Akihabara è anche questo: il posto dov’è possibile assistere allo sforzo di una comunità polverizzata di individui che perseguono le loro ossessioni private, i loro sogni maniacali, le loro passioni allucinate e riescono qualche volta a tramutare i sogni in realtà e le realtà in sogni. Il Dreamcast, per il quale si susseguono le pubblicazioni dei titoli e per il quale la stessa Sega ha deciso – in Giappone – di riaprire gratuitamente i server di Phantasy Star Online (bisognerebbe anche riprocurarsi il costoso e ingombrante modem a 57Kb/ps della console… anche se i server europei sono stati uccisi da Sega lo scorso 1 aprile 2007), dato per sepolto oltre che morto rimette invece una mano fuori dal suo avello e cerca di nuovo la luce.

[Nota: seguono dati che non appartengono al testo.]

===== src/hdl/sysPkg.sv =====
// Shared bus widths, memory map and timer definitions, imported by every design module
package sysPkg;

    // Bus widths
    parameter int addrWidth  = 32;
    parameter int dataWidth  = 32;
    parameter int strbWidth  = 4;
    // Maps to MIPS interrupt lines 7..2
    parameter int hwIntWidth = 6;

    // Memory map
    parameter logic [addrWidth-1:0] dmBase     = 32'h0000_0000;
    parameter logic [addrWidth-1:0] timer0Base = 32'h0000_7F00;
    parameter logic [addrWidth-1:0] timer1Base = 32'h0000_7F10;
    parameter int                   timerSpan  = 16;

    // Byte offset inside one timer window
    parameter int timerOffWidth = $clog2(timerSpan);

    // Timer register offsets
    parameter logic [timerOffWidth-1:0] ctrlOffset   = 4'h0;
    parameter logic [timerOffWidth-1:0] presetOffset = 4'h4;
    parameter logic [timerOffWidth-1:0] countOffset  = 4'h8;

    // Control register layout
    parameter int enableBit  = 0;
    parameter int modeLoBit  = 1;
    parameter int modeHiBit  = 2;
    parameter int intMaskBit = 3;

    // Codes 2 and 3 fall back to one-shot behavior
    typedef enum logic [1:0] {
        oneShot    = 2'd0,
        autoReload = 2'd1
    } timerMode;

endpackage

===== src/hdl/southBridge.sv =====
// Combinational south bridge that decodes the two timer windows and gathers hardware interrupts
module southBridge (
    input  logic                                sbSel,
    input  logic                                sbWrite,
    input  logic [sysPkg::addrWidth-1:0]        sbAddr,
    input  logic [sysPkg::dataWidth-1:0]        sbWData,
    input  logic                                interrupt,
    output logic [sysPkg::dataWidth-1:0]        sbRData,
    output logic [sysPkg::hwIntWidth-1:0]       sbHwInt,
    output logic                                timer0Sel,
    output logic [sysPkg::timerOffWidth-1:0]    timer0Addr,
    output logic [sysPkg::dataWidth-1:0]        timer0WData,
    input  logic [sysPkg::dataWidth-1:0]        timer0RData,
    input  logic                                timer0Irq,
    output logic                                timer1Sel,
    output logic [sysPkg::timerOffWidth-1:0]    timer1Addr,
    output logic [sysPkg::dataWidth-1:0]        timer1WData,
    input  logic [sysPkg::dataWidth-1:0]        timer1RData,
    input  logic                                timer1Irq
);
    import sysPkg::*;

    logic t0Hit;
    logic t1Hit;

    assign t0Hit = (sbAddr - timer0Base) < addrWidth'(timerSpan);
    assign t1Hit = (sbAddr - timer1Base) < addrWidth'(timerSpan);

    // Each timer gets its own select and window offset
    assign timer0Sel   = sbSel & t0Hit;
    assign timer0Addr  = timerOffWidth'(sbAddr - timer0Base);
    assign timer0WData = sbWData;

    assign timer1Sel   = sbSel & t1Hit;
    assign timer1Addr  = timerOffWidth'(sbAddr - timer1Base);
    assign timer1WData = sbWData;

    // Read data only for a selected read
    always_comb begin
        sbRData = '0;
        if (sbSel && !sbWrite) begin
            if (t0Hit) begin
                sbRData = timer0RData;
            end else if (t1Hit) begin
                sbRData = timer1RData;
            end
        end
    end

    // Interrupt vector, upper lines unused
    always_comb begin
        sbHwInt    = '0;
        sbHwInt[0] = timer0Irq;
        sbHwInt[1] = timer1Irq;
        sbHwInt[2] = interrupt;
    end

endmodule


===== config.mk =====
export PLATFORM = sky130hd
export DESIGN_NAME = southBridge
export DESIGN_NICKNAME = d
export VERILOG_FILES = /design/src/hdl/sysPkg.sv /design/src/hdl/southBridge.sv
export SDC_FILE = /design/constraint.sdc
export NUM_CORES = 1
export LEC_CHECK = 0
export BUFFER_PORTS_ARGS = -buffer_cell sky130_fd_sc_hd__buf_4
export CAP_MARGIN = 20
export CORE_AREA = 2 2 96 98
export DETAILED_ROUTE_END_ITERATION = 8
export DIE_AREA = 0 0 98 100
export PLACE_DENSITY = 0.57
export REMOVE_ABC_BUFFERS = 1
export SETUP_SLACK_MARGIN = 0.3
export SYNTH_ARGS = -nofsm -noshare
export SYNTH_HDL_FRONTEND = slang
export SYNTH_SLANG_ARGS = --single-unit

===== constraint.sdc =====
create_clock -name vclk -period 4.01
set_input_delay 0 -clock vclk [all_inputs]
set_output_delay 0 -clock vclk [all_outputs]
set_load 0.01 [all_outputs]

# == Yosys cells after proc, flatten, opt, wreduce, memory -nomap -nowiden ==
# Index checks and enable logic that the tools add are counted.
# word_totals
rom_bits,0
word_cells,11
latchBits,0
input_bits,133
ram_bits,0
out_inout_bits,112
memories,0
reg_bits,0
# classes
eq_ne,0
n_reduce_logical,2
n_mul,0
div_mod_pow,0
add_sub_neg,2
shift,0
n_mux,3
n_bitwise,2
magnitude_cmp,2
# ops
cell,count
$mux W32,3
$lt A32 B5 Y1 const B,2
$sub A32 B15 Y32 const B,2
$and A1 B1 Y1,2
$logic_and A1 B1 Y1,1
$logic_not A1 Y1,1

# == Logic depth before layout (Yosys ltp) ==
# Gate-level depths: netlist of the first run.
# depth
ltp_word,5
mapped_depth,8
depth_no_buf,6

# == Worst setup path before layout of the first run ==
# Ideal clock, no wire load.
# synth_path
kind,input port to output port
startpoint,input port sbAddr[7] (netlist name)
endpoint,output port sbRData[0] (netlist name)
t_required_ns,4.010
n_path_buf,3
arrival_time_ns,1.871
path_slack_ns,2.139
path_stages,8
cell_sequence,or4_1 -> buf_2 -> nand4b_1 -> a2111o_1 -> buf_2 -> nor3_4 -> buf_6 -> o2bb2ai_1
# synth_between
elab_chain_len,5
word_cells_on_any_way,7
classes_between,2 x add/sub; 2 x order compare; 3 x mux
# synth_rtl
item,line_no,source
"start, declared",southBridge.sv:5,"input logic [sysPkg::addrWidth-1:0] sbAddr,"
$sub A32 B15 Y32,-,
$lt A32 B5 Y1,southBridge.sv:27,assign t1Hit = (sbAddr - timer1Base) < addrWidth'(timerSpan);
$mux W32,southBridge.sv:44,end else if (t1Hit) begin
$mux W32 *,southBridge.sv:42,if (t0Hit) begin
$mux W32 *,southBridge.sv:41,if (sbSel && !sbWrite) begin
"end, declared",southBridge.sv:8,"output logic [sysPkg::dataWidth-1:0] sbRData,"
# Every way passes the cells marked *; elsewhere a longest branch is shown, timed or not.

# == Final worst setup path of the first run ==
# layout_path
startpoint,input port sbAddr[7] (netlist name)
endpoint,output port sbRData[22] (netlist name)
# Same word-level chain as after synthesis.

==> results of run 1 <==
-- synthesized netlist by cell type --
| master | n |
|---|---|
| buf_4 | 78 |
| nand4_1 | 36 |
| o2bb2ai_1 | 31 |
| clkbuf_1 | 10 |
| nor2_1 | 7 |
| a21oi_1 | 4 |
| nor4_1 | 4 |
| buf_6 | 3 |
| inv_1 | 3 |
| nor3_1 | 3 |
| a41oi_1 | 2 |
| and2_1 | 2 |
| and4_1 | 2 |
| buf_1 | 2 |
| buf_2 | 2 |
| nand2_1 | 2 |
| nand4b_1 | 2 |
| or4_1 | 2 |
| a2111o_1 | 1 |
| a2bb2o_1 | 1 |
| a31o_2 | 1 |
| a31oi_1 | 1 |
| and3_1 | 1 |
| conb_1 | 1 |
| nand3_1 | 1 |
| nand4_2 | 1 |
| nor3_2 | 1 |
| nor3_4 | 1 |
| o21ai_0 | 1 |
| o22ai_1 | 1 |
| o31a_1 | 1 |
| o31ai_1 | 1 |
| o31ai_2 | 1 |
| or3_1 | 1 |
| xor2_1 | 1 |
-- where the power goes --
part           switching, W  internal (W)  leakage (nW)  total, W
logic             0.0000418     0.0000679         0.834  0.000110
registers                 0             0             0         0
clock network             0             0             0         0
total             0.0000418     0.0000679         0.834  0.000110
-- layer usage --
| layer | track usage | vias to the layer above | wire (um) |
|---|---|---|---|
| met3 | 0.179 | 8 | 2130 |
| met2 | 0.302 | 221 | 4640 |
| met1 | 0.167 | 813 | 2810 |
| met4 | 0.0150 | 2 | 111 |
| li1 | - | 816 | - |
| met5 | 0.0667 | - | 64 |
-- critical path: stages --
cell       delay, ps
buf_4            110
or4_1            630
nand4b_1         230
a2111o_1         390
buf_4            250
nor3_4           250
buf_4            350
o2bb2ai_1        170
buf_4            150
-- worst min path at each step --
stage | depth (start not counted) | slack [ps] | to | start
final | 0 | 0.06 | timer1WData[1] | sbWData[1]
after global routing | 0 | 0.09 | timer1WData[1] | sbWData[1]
after CTS | 0 | 0.1 | timer1Addr[1] | sbAddr[1]
after detailed placement | 0 | 0.1 | timer1Addr[1] | sbAddr[1]
after global placement | 0 | 0.1 | timer1Addr[1] | sbAddr[1]
after floorplan | 0 | 0 | sbHwInt[0] | timer0Irq
-- final cells by class --
type / count / area share
repair buffers: 134 / 0.505
multi-input cells: 116 / 0.419
well taps: 111 / 0.0698
inverters: 3 / 0.00566
-- per-stage QoR --
stage / total power, W / instance area (sq um) / setup WS, ps / utilization / cells
final: 0.000110 / 1990 / 1460 / 0.224 / 364
after global routing: 0.000119 / 1990 / 1270 / 0.224 / 364
after CTS: 0.000110 / 1990 / 1430 / 0.224 / 364
after detailed placement: 0.000109 / 1990 / 1440 / 0.224 / 364
after global placement: 0.000109 / 1990 / 1510 / 0.224 / 364
after floorplan: 0.0000235 / 835 / 1440 / - / 119
-- kinds of logic after synthesis --
group,after synthesis,share of synthesized area
AOI/OAI and AO/OA,46,0.257
xor gates and xnor gates,1,0.00583
buffers and inverters,98,0.457
other,1,0.00250
and+or+nand+nor,66,0.278
==> results.py, run 1 <==
metrics = {
    "floorplan": {
        "fp-row-count": 35,
        "dieArea_sq_um": 9800,
        "ioPinCount": 245,
        "die_height_um": 100,
        "die_w_um": 98,
        "coreArea_sq_um": 8890,
        "start_util": 0.169,
    },
    "run": {
        "max-cap-violations": 0,
    },
    "timing": {
        "holdWs_ps": 0.0630,
        "finalHoldViolations": 0,
        "min_period_ps": 2550,
        "worst_pin_slew_ps": 500,
        "rsz0062_at_grt": "no",
        "setup_viol": 0,
        "fin_tns_setup_ps": 0,
        "drv_slew": 0,
        "fmaxAchievable_ghz": 0.392,
        "fin_crit_sh": 0.636,
        "maxSlewHeadroom": 0.664,
    },
    "hold_path": {
        "hold_path.class": "in -> out",
    },
    "critical_path": {
        "crit_required_ps": 4010,
        "cp_max_fo": 34,
        "setup.worst_path.start_class": "input port",
        "startpoint": "sbAddr[7]",
        "crit_type": "in -> out",
        "end_kind": "output pin",
        "cp.arrival_ps": 2550,
        "endpoint": "sbRData[22]",
    },
    "routing": {
        "detail_route.wl_per_cell_um": 26.8,
        "via_per_inst": 5.11,
        "dr.pass1.iters": 4,
        "wl_um": 9760,
        "ant_nets": 0,
        "route.detailed.drc": 0,
        "via_count": 1860,
        "drt_iter0_drc": 54,
    },
    "synthesis": {
        "netlist_top_cells_area": "buf_4, o2bb2ai_1, nand4_1",
        "ys_seq_area_frac": 0,
        "synth_cells": 212,
        "synth_area_sq_um": 1500,
        "netlist.area_leader.share": 0.390,
        "synth_cell_types": 35,
        "netlist.top_cell.by_area": "buf_4",
        "syn_avg_cell_area_sq_um": 7.08,
        "ys_warn_count": 0,
    },
    "grt": {
        "grt_pass1_wl_um": 13000,
        "grt_max_degree": 35,
        "grt_overflow": 0,
        "grt_pass1_vias": 1664,
        "antenna_found_initial": 0,
        "grt_usage": 0.183,
    },
    "finish": {
        "diodes": 0,
        "nFlopsAndLatches": 0,
        "n_clock_buffer": 0,
        "drive_above_1_share": 0.553,
        "mostFrequentLayoutCells": "buf_4, nand4_1, o2bb2ai_1",
        "syn_to_final_growth_pct": 32.6,
        "layout_commonest_cell": "buf_4",
        "fillers": 1005,
        "regArea_sq_um": 0,
        "nNetsFinal": 388,
        "multi_input_area_sq_um": 835,
    },
    "placement": {
        "port_buffers": 128,
        "gp_congestion": 0.837,
        "hpwl_um": 8480,
    },
    "pwr": {
        "power_leakage_nw": 0.834,
        "ir_drop_mv": 0.0212,
        "power.density_nw_per_um2": 55.1,
    },
    "clock_tree": {
        "cts_resized": 0,
        "postCtsSetupBuffers": 0,
        "holdBufCountCts": 0,
    },
    "run_status": {
        "status": "finished, final reports clean",
    },
}
Note: power is estimated with default switching activity, not from simulation.
==> run 2, diff against run 1 <==
--- a/config.mk
+++ b/config.mk
@@ -7,10 +7,10 @@
 export LEC_CHECK = 0
 export BUFFER_PORTS_ARGS = -buffer_cell sky130_fd_sc_hd__buf_4
 export CAP_MARGIN = 20
-export CORE_AREA = 2 2 96 98
+export CORE_AREA = 2 2 95 97
 export DETAILED_ROUTE_END_ITERATION = 8
-export DIE_AREA = 0 0 98 100
-export PLACE_DENSITY = 0.57
+export DIE_AREA = 0 0 97 99
+export PLACE_DENSITY = 0.6
 export REMOVE_ABC_BUFFERS = 1
 export SETUP_SLACK_MARGIN = 0.3
 export SYNTH_ARGS = -nofsm -noshare
==> constraint.sdc (replaced) <==
create_clock -name vclk -period 2.06
set_input_delay 0 -clock vclk [all_inputs]
set_output_delay 0 -clock vclk [all_outputs]
set_load 0.01 [all_outputs]
==> run 2 against run 1 <==
  * Die area fell by 2.0%
  * Worst setup slack got worse by 1400 ps
  * Total power rose by 150%
  * Global-route usage rose by 1.8 points
  * Count of clock-buffer cells in the layout did not move
  * Sequential share of layout area did not move
  * Critical path type unchanged
  * Critical endpoint is now sbRData[14]
  * Highest routed layer unchanged
==> results.py, run 2 (synthesis gave the netlist of run 1 again) <==
metrics = {
    "routing": {
        "wl_um": 10500,
        "detail_route.wl_per_cell_um": 27.3,
        "route.detailed.drc": 0,
        "ant_nets": 0,
        "drt_iter0_drc": 40,
        "via_count": 1966,
        "dr.pass1.iters": 4,
        "via_per_inst": 5.13,
    },
    "grt": {
        "grt_usage": 0.201,
        "grt_pass1_vias": 1967,
        "antenna_found_initial": 0,
        "grt_overflow": 0,
        "grt_pass1_wl_um": 14100,
        "grt_max_degree": 33,
    },
    "finish": {
        "drive_above_1_share": 0.629,
        "mostFrequentLayoutCells": "buf_4, nand4_1, o2bb2ai_1",
        "layout_commonest_cell": "buf_4",
        "n_clock_buffer": 0,
        "layout.cells.non_filler": 383,
        "syn_to_final_growth_pct": 64.8,
        "diodes": 0,
        "postLayoutCoreUtil": 0.289,
        "nNetsFinal": 410,
        "fillers": 906,
        "nFlopsAndLatches": 0,
        "design_area_sq_um": 2470,
        "regArea_sq_um": 0,
    },
    "timing": {
        "fin_tns_setup_ps": 0,
        "min_period_ps": 2000,
        "fin_crit_sh": 0.972,
        "fmaxAchievable_ghz": 0.499,
        "setup_viol": 0,
        "holdWs_ps": 0.0414,
        "drv_slew": 0,
        "rsz0062_at_grt": "yes",
        "finalHoldViolations": 0,
    },
    "pwr": {
        "p_switching_w": 0.0000989,
        "clkPwrFrac": 0,
        "p_comb_frac": 1.000,
        "power_leakage_nw": 1.05,
        "switching_share": 0.367,
        "power.density_nw_per_um2": 109,
        "seqPwrFrac": 0,
        "ir_drop_mv": 0.0528,
        "internal_power_w": 0.000171,
    },
    "critical_path": {
        "max_stage_delay_ps": 540,
        "worstPathCellList": "buf_6 > or4_4 > nand4b_1 > a2111o_1 > buf_4 > buf_12 > nand4_1 > o2bb2ai_1 > buf_4",
        "setup.worst_path.start_class": "input port",
        "critPathMostFrequentCell": "buf_4",
        "cp.arrival_ps": 2000,
        "cp_max_fo": 19,
        "critPathSlowestCell": "or4_4",
        "crit_type": "in -> out",
        "crit_required_ps": 2060,
        "end_kind": "output pin",
    },
    "floorplan": {
        "start_util": 0.176,
        "die_height_um": 99,
        "fp-row-count": 34,
        "ioPinCount": 245,
        "die_w_um": 97,
        "dieArea_sq_um": 9600,
        "coreArea_sq_um": 8550,
    },
    "placement": {
        "gp_congestion": 0.873,
        "hpwl_um": 8660,
        "post_dp_cell_area_sq_um": 2090,
        "port_buffers": 128,
        "dp.cells": 368,
    },
    "run": {
        "max-cap-violations": 0,
    },
    "run_status": {
        "status": "finished, final reports clean",
    },
    "hold_path": {
        "hold_path.class": "in -> out",
    },
}
[run 2: changes by cell type in the layout (fill, tap and decap cells not counted), moves of 3 or more]
cell,previous run,this run
buf_12,0,6
buf_6,0,12
o2bb2ai_1,31,28
o2bb2ai_2,0,3
[run 2: worst max-delay path: cells and delay by family]
kind | cells | cell delay, ps
buffers and inverters | 4 | 560
and+or+nand+nor | 3 | 870
AOI/OAI and AO/OA | 2 | 580
[run 2: worst paths after layout]
check                 depth (start not counted)        start  slack, ps              end
worst max-delay path                          9    sbAddr[4]         60      sbRData[14]
worst min-delay path                          0  sbWData[16]       0.04  timer0WData[16]
[run 2: routing by layer]
layer,GRT usage,routed length (um),vias to the layer above
li1,-,-,864
met1,0.176,3110,874
met2,0.352,5170,216
met3,0.167,1880,10
met4,0.0423,283,2
met5,0.0513,23,-
[run 2: through the flow]
step                      total power, W  worst slack [ps]
after floorplan                0.0000456              -507
after global placement          0.000218            -0.380
after detailed placement        0.000221             -33.6
after CTS                       0.000259              53.5
after global routing            0.000290             -15.6
final                           0.000270              58.0
[run 2: repair_timing]
action | 4_1_cts | 5_1_grt
hold buffers | 0 | 0
pin swaps | 31 | 9
gates cloned | 5 | 1
gates resized for setup | 25 | 8
setup endpoints to repair | 34 | 34
buffers inserted | 6 | 3
[run 2: power by group through the flow]
stage	combinational (W)	clock [W]	sequential, W
2_1_floorplan	0.0000456	0	0
5_1_grt	0.000290	0	0
6_report	0.000270	0	0
3_5_place_dp	0.000221	0	0
3_3_place_gp	0.000218	0	0
4_1_cts	0.000259	0	0
[run 2: area by class of cell]
type	count	area (sq um)	share of cell area
inverters	3	11.3	0.00455
well taps	108	135	0.0546
repair buffers	156	1410	0.568
multi-input cells	116	922	0.373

Lo spirito del video game è potente, in Giappone, e la sua ricchezza supera le barriere delle diverse culture. Anche se all’apparenza non è così: le due commesse di SuperPotato, interpellate con un marcato accento e nessuna formula di cortesia appropriata, nella ricerca di soddisfazione per un’ossessione nell’ossessione, ammettono con secchezza di non possedere più alcun controller esterno realizzato su misura da Taito per Densha de Go 2 Ex. La freddezza della risposta ad una domanda che per un attimo si teme impropria e fuori luogo sta per lasciare il sapore amaro della disillusione e dello scoramento, unito al fantasma sempre presente dell’incomunicabilità : forse era una domanda fuori luogo, forse era posta con troppa maleducazione, forse era sbagliato qualcosa d’altro, l’ineffabile della cultura giapponese. Ma, con lo sguardo già basso mentre ci si volta per uscire, un’appendice di risposta all’improvviso illumina la scena: “Non ti preoccupare, però, Gai-ko-ku-jin, perché forse la prossima settimana rientra”. Si riaccendono due fiamme di speranza: da un lato forse rientrerà e dall’altro l’appellativo, Gai-ko-ku-jin, straniero, e non Gai-jin, barbaro ignorante. Questa volta l’anima delle parole non è andata persa nella traduzione.